--- START ---

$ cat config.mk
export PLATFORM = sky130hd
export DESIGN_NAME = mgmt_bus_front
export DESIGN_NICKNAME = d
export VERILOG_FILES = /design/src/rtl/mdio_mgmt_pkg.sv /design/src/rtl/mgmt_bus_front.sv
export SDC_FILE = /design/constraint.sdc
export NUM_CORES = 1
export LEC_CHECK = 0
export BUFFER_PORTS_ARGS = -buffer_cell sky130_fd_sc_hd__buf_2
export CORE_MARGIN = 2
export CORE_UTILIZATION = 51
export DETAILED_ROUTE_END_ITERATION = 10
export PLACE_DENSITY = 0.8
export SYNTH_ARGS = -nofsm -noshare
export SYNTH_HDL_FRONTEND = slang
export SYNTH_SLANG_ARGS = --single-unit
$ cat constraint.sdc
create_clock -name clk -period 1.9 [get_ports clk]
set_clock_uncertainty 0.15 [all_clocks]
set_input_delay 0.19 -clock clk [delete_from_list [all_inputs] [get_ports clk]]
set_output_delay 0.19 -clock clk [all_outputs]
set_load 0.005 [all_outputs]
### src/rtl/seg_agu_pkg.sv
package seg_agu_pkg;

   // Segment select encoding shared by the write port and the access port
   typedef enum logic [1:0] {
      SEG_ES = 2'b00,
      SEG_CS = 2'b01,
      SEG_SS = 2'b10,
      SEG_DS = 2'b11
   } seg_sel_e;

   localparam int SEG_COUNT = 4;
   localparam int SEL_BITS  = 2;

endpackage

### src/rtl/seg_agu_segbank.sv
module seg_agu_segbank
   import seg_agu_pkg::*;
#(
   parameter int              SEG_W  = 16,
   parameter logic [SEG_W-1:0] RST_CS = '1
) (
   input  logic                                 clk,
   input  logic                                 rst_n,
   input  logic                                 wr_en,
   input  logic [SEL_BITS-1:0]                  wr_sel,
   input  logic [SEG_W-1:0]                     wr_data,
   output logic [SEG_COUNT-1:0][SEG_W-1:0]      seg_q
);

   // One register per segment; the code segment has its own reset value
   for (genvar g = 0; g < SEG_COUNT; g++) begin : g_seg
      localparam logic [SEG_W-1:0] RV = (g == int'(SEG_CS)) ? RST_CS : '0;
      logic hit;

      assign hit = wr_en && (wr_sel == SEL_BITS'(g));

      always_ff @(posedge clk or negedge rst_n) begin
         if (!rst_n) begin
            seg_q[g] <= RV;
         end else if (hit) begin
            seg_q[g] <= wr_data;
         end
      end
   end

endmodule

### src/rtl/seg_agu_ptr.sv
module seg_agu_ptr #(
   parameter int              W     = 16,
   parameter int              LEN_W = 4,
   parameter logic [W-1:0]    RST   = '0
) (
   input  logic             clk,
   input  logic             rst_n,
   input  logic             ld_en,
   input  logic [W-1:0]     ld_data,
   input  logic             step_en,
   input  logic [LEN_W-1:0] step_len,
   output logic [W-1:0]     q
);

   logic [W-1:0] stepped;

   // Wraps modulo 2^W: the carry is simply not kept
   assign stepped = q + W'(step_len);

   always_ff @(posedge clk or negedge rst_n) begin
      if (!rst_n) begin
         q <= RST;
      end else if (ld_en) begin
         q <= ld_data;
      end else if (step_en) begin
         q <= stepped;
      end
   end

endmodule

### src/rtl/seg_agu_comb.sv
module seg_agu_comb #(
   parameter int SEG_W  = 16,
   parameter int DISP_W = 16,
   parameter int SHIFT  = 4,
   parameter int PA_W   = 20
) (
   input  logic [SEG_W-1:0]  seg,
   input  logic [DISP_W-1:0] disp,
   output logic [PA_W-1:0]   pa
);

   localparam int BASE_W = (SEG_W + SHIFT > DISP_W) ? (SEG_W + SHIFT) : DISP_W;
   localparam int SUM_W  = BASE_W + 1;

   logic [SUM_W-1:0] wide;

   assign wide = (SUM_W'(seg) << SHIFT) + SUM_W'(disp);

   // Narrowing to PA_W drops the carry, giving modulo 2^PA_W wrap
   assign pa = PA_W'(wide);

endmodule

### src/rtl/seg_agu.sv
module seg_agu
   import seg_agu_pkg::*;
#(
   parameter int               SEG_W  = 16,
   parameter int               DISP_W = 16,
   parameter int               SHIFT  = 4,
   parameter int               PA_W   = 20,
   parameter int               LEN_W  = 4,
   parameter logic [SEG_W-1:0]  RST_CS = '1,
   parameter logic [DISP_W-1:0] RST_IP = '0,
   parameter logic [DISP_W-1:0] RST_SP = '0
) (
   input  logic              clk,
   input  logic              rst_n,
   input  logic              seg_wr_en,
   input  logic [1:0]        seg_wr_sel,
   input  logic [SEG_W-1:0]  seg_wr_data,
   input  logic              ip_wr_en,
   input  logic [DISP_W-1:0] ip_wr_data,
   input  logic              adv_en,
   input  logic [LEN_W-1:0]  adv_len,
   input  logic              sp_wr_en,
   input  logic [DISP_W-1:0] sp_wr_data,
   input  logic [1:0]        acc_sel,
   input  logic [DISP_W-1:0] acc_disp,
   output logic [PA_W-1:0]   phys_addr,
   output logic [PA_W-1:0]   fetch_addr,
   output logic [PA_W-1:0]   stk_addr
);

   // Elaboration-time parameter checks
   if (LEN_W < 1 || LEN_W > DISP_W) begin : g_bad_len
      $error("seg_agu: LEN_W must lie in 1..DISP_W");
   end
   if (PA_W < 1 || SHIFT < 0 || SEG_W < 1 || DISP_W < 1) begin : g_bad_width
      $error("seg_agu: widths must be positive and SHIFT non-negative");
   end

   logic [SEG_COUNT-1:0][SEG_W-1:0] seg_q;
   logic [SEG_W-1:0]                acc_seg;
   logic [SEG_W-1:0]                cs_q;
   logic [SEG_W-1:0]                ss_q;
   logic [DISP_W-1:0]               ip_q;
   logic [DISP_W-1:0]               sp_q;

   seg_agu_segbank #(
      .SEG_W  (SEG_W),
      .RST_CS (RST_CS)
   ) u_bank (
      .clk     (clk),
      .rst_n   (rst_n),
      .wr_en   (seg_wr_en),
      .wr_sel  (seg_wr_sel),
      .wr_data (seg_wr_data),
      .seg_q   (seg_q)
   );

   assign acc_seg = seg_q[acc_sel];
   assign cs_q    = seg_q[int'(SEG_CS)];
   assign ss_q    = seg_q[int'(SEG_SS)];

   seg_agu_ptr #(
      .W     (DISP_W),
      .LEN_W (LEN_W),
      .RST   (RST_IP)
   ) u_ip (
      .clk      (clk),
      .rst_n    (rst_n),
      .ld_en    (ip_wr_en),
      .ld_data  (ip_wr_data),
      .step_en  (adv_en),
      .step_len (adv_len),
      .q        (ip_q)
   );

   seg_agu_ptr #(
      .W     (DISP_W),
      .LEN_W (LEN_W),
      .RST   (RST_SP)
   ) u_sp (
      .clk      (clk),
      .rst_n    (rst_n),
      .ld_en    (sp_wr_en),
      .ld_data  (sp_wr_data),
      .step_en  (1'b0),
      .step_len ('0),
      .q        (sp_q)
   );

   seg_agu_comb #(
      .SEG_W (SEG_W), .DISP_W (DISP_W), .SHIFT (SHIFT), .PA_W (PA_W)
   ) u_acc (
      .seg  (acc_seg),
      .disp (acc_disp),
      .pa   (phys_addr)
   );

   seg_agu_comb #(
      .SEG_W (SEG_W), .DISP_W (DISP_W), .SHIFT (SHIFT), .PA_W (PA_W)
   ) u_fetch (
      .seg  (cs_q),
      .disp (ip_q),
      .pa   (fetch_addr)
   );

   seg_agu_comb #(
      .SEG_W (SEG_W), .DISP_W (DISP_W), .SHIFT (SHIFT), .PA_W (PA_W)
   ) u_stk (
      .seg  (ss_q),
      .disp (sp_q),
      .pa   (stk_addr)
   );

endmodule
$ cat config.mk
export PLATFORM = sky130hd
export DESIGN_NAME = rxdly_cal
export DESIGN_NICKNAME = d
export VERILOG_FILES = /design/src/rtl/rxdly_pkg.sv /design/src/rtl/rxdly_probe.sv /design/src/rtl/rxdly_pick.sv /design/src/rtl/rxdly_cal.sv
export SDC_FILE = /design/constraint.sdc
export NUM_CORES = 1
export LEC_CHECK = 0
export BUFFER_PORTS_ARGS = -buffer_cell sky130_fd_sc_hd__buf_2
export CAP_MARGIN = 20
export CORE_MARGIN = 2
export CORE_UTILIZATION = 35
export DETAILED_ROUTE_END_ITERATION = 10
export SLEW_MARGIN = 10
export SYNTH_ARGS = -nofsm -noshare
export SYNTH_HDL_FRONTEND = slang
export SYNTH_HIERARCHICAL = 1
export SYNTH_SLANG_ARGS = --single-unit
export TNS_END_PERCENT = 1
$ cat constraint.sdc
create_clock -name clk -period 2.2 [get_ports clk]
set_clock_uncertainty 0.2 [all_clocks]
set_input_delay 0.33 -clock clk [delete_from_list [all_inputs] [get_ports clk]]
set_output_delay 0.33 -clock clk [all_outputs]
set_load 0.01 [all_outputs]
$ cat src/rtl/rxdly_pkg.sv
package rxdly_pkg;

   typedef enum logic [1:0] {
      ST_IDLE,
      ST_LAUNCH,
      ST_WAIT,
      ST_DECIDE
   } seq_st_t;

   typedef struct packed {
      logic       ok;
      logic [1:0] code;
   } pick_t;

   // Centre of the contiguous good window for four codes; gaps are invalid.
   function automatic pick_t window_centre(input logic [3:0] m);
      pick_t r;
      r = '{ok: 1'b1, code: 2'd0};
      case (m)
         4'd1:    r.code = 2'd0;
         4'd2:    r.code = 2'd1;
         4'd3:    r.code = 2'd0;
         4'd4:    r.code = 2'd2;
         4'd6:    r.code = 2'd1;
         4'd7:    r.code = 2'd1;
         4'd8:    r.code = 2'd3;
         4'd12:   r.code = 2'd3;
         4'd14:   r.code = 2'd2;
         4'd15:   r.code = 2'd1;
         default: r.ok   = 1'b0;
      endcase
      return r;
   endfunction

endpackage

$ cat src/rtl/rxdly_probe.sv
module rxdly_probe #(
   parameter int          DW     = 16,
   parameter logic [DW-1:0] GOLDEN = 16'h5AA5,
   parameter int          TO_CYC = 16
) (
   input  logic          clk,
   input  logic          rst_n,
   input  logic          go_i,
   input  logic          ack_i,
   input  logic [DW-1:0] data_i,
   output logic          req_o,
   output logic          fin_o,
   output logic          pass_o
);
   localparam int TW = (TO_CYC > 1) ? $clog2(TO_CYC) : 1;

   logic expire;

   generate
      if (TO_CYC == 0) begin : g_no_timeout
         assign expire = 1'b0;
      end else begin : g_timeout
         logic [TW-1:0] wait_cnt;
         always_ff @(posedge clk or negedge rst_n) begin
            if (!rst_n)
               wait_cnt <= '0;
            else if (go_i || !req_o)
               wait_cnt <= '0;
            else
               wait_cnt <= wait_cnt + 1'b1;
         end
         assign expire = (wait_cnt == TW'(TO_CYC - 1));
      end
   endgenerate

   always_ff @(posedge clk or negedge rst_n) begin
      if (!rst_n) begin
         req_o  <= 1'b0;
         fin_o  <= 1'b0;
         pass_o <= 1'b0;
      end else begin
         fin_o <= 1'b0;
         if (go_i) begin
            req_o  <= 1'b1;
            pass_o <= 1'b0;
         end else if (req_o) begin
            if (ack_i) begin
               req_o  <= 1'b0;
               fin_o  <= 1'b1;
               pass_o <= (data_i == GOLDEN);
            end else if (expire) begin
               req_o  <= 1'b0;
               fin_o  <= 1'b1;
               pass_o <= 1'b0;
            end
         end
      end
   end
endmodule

--- END ---

TASK DESCRIPTION:
If a line in the records contains "carry", report it.

SOLUTION:
   // Wraps modulo 2^W: the carry is simply not kept
   // Narrowing to PA_W drops the carry, giving modulo 2^PA_W wrap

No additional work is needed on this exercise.